Tiada pernah bisa disangka-sangka sebelumnya, impianku selama ini telah berada di depan mata. Jepang, sebuah negara yang sedari dulu ingin aku kunjungi entah melalui apa dan bagaimana pun caranya. Tertarik dengan kultur Jepang dalam peranimasian dan perfilman serta budaya yang berbeda, membuatku terus berpikir jika suatu saat setidaknya sekali dalam seumur hidup menginjakkan kaki di negara sana.
Dan kini, semuanya telah tercapai. Kakiku berada di lantai Pelabuhan Tokyo setelah perjalanan panjang menggunakan pesiar barang dan bersembunyi di geladak dasar dalam sebuah ruangan sempit berisikan dua puluh orang. Sesak napas dalam ruang tersebut, berhimpit dengan orang lain serta berbenturan dengan beberapa barang yang juga diletakkan di tempat ini pun tak membuatku mengeluh. Rasa bahagia itu memuncak, hilang was-was meski pelayaran ini dilakukan secara diam-diam.
Tiada bisa kutahan debaran-debaran penuh gemuruh yang mencuat dari dalam dada. Wajah-wajah asing dari setiap orang yang lewat, gadis-gadis Jepang yang cantik nan imut, serta betapa canggih teknologi dan indahnya Pelabuhan Tokyo di malam ini terlihat dengan jelas. Mataku berbinar, sudah pasti itu. Aku kagum! Sangat!
"Kak Farel!" Suara itu mengalihkan atensiku.

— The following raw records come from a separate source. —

**src/rtl/dcdata_wr_ctl.sv**
```systemverilog
// Write-port sequencer for the data-cache data array: linefill beats plus held store-hit writes.
// Optional store/beat merge for same-line stores during a reload is enabled by DCDATA_WR_MERGE_EN.
module dcdata_wr_ctl #(
  parameter int BEATS = 8,
  parameter int ADR_W = 10
) (
  input  logic                            clk,
  input  logic                            rst,
  input  logic                            rld_start,
  input  logic [ADR_W-$clog2(BEATS)-1:0]  rld_line,
  input  logic                            beat_val,
  input  logic [31:0]                     beat_dat,
  output logic                            beat_rdy,
  input  logic                            st_val,
  input  logic [ADR_W-1:0]                st_adr,
  input  logic [3:0]                      st_be,
  input  logic [31:0]                     st_dat,
  output logic                            st_rdy,
  output logic [3:0]                      wr_en,
  output logic [ADR_W-1:0]                wr_adr,
  output logic [31:0]                     wr_dat,
  output logic                            rld_busy,
  output logic                            rld_done
);

  localparam int CW = $clog2(BEATS);
  localparam int LW = ADR_W - CW;
  localparam logic [CW-1:0] LAST = CW'(BEATS - 1);

  typedef enum logic {IDLE = 1'b0, RELOAD = 1'b1} state_t;

  state_t           state;
  logic [CW-1:0]    cnt;
  logic [LW-1:0]    line;
  logic             hv;
  logic [ADR_W-1:0] h_adr;
  logic [3:0]       h_be;
  logic [31:0]      h_dat;

  logic beat_acc;
  logic st_acc;
  logic same_line;
  logic drain;
  logic merge;

  // Store bytes where enabled, beat bytes elsewhere.
  function automatic logic [31:0] merge_bytes(input logic [3:0] be,
                                              input logic [31:0] sd,
                                              input logic [31:0] bd);
    logic [31:0] r;
    r = bd;
    for (int i = 0; i < 4; i++) begin
      if (be[i]) r[8*i +: 8] = sd[8*i +: 8];
    end
    return r;
  endfunction

  assign beat_rdy  = (state == RELOAD);
  assign rld_busy  = (state == RELOAD);
  assign st_rdy    = !hv;
  assign beat_acc  = beat_val && (state == RELOAD);
  assign st_acc    = st_val && !hv;
  assign same_line = (h_adr[ADR_W-1:CW] == line);

`ifdef DCDATA_WR_MERGE_EN
  logic [CW-1:0] h_word;
  assign h_word = h_adr[CW-1:0];
`endif

  // Decide whether the held store drains alone or merges into this cycle's beat write.
  always_comb begin
    drain = 1'b0;
    merge = 1'b0;
    if (!hv) begin
      drain = 1'b0;
    end else if (state == IDLE) begin
      drain = 1'b1;
    end else if (!same_line) begin
      drain = !beat_acc;
    end else begin
`ifdef DCDATA_WR_MERGE_EN
      if (h_word < cnt) begin
        drain = !beat_acc;
      end else if (h_word == cnt) begin
        merge = beat_acc;
      end else begin
        drain = 1'b0;
      end
`else
      // Same-line store waits until the whole line has been filled.
      drain = 1'b0;
`endif
    end
  end

  // Reload sequencing, store hold register and the registered array write port.
  always_ff @(posedge clk or posedge rst) begin
    if (rst) begin
      state    <= IDLE;
      cnt      <= '0;
      line     <= '0;
      hv       <= 1'b0;
      h_adr    <= '0;
      h_be     <= 4'h0;
      h_dat    <= 32'h0;
      wr_en    <= 4'h0;
      wr_adr   <= '0;
      wr_dat   <= 32'h0;
      rld_done <= 1'b0;
    end else begin
      rld_done <= 1'b0;
      wr_en    <= 4'h0;

      case (state)
        IDLE: begin
          if (rld_start) begin
            state <= RELOAD;
            line  <= rld_line;
            cnt   <= '0;
          end
        end
        RELOAD: begin
          if (beat_acc) begin
            cnt <= cnt + 1'b1;
            if (cnt == LAST) begin
              state    <= IDLE;
              rld_done <= 1'b1;
            end
          end
        end
        default: begin
          state <= IDLE;
        end
      endcase

      // Beats own the port; a held store only takes it in a beat-free cycle.
      if (beat_acc) begin
        wr_en  <= 4'hF;
        wr_adr <= {line, cnt};
        wr_dat <= merge ? merge_bytes(h_be, h_dat, beat_dat) : beat_dat;
      end else if (drain) begin
        wr_en  <= h_be;
        wr_adr <= h_adr;
        wr_dat <= h_dat;
      end

      if (st_acc) begin
        hv    <= 1'b1;
        h_adr <= st_adr;
        h_be  <= st_be;
        h_dat <= st_dat;
      end else if (drain || merge) begin
        hv <= 1'b0;
      end
    end
  end

endmodule

```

Sesosok gadis dengan topi kupluk merah berbulu menatapku dengan dahi yang berkerut. Selanjutnya, gadis manis cantik itu bedecak lidah dan menggelengkan kepala keheranan. Tak luput juga pinggangku yang dicubitnya dengan kencang. Meski sesungguhnya, cubitan itu tak berefek apapun.
"Kakak pasti sedang melirik gadis-gadis bahenol di sini, kan?" tanyanya. Ada ketidaksukaan yang ia tunjukkan dari sorot matanya.
"Memangnya kenapa? Itu akan bagus jika suatu saat kau memiliki kakak ipar orang Jepang. Mereka itu sangat kawaii," ucapku dengan memainkan kedua alisku naik turun. [Kawaii : Cantik/Imut]
"Cih!" Apa-apaan respon itu. Harusnya dia berbangga jika benar aku memberikan saudari ipar bule, kan? Adikku ini benar-benar ... mengesalkan.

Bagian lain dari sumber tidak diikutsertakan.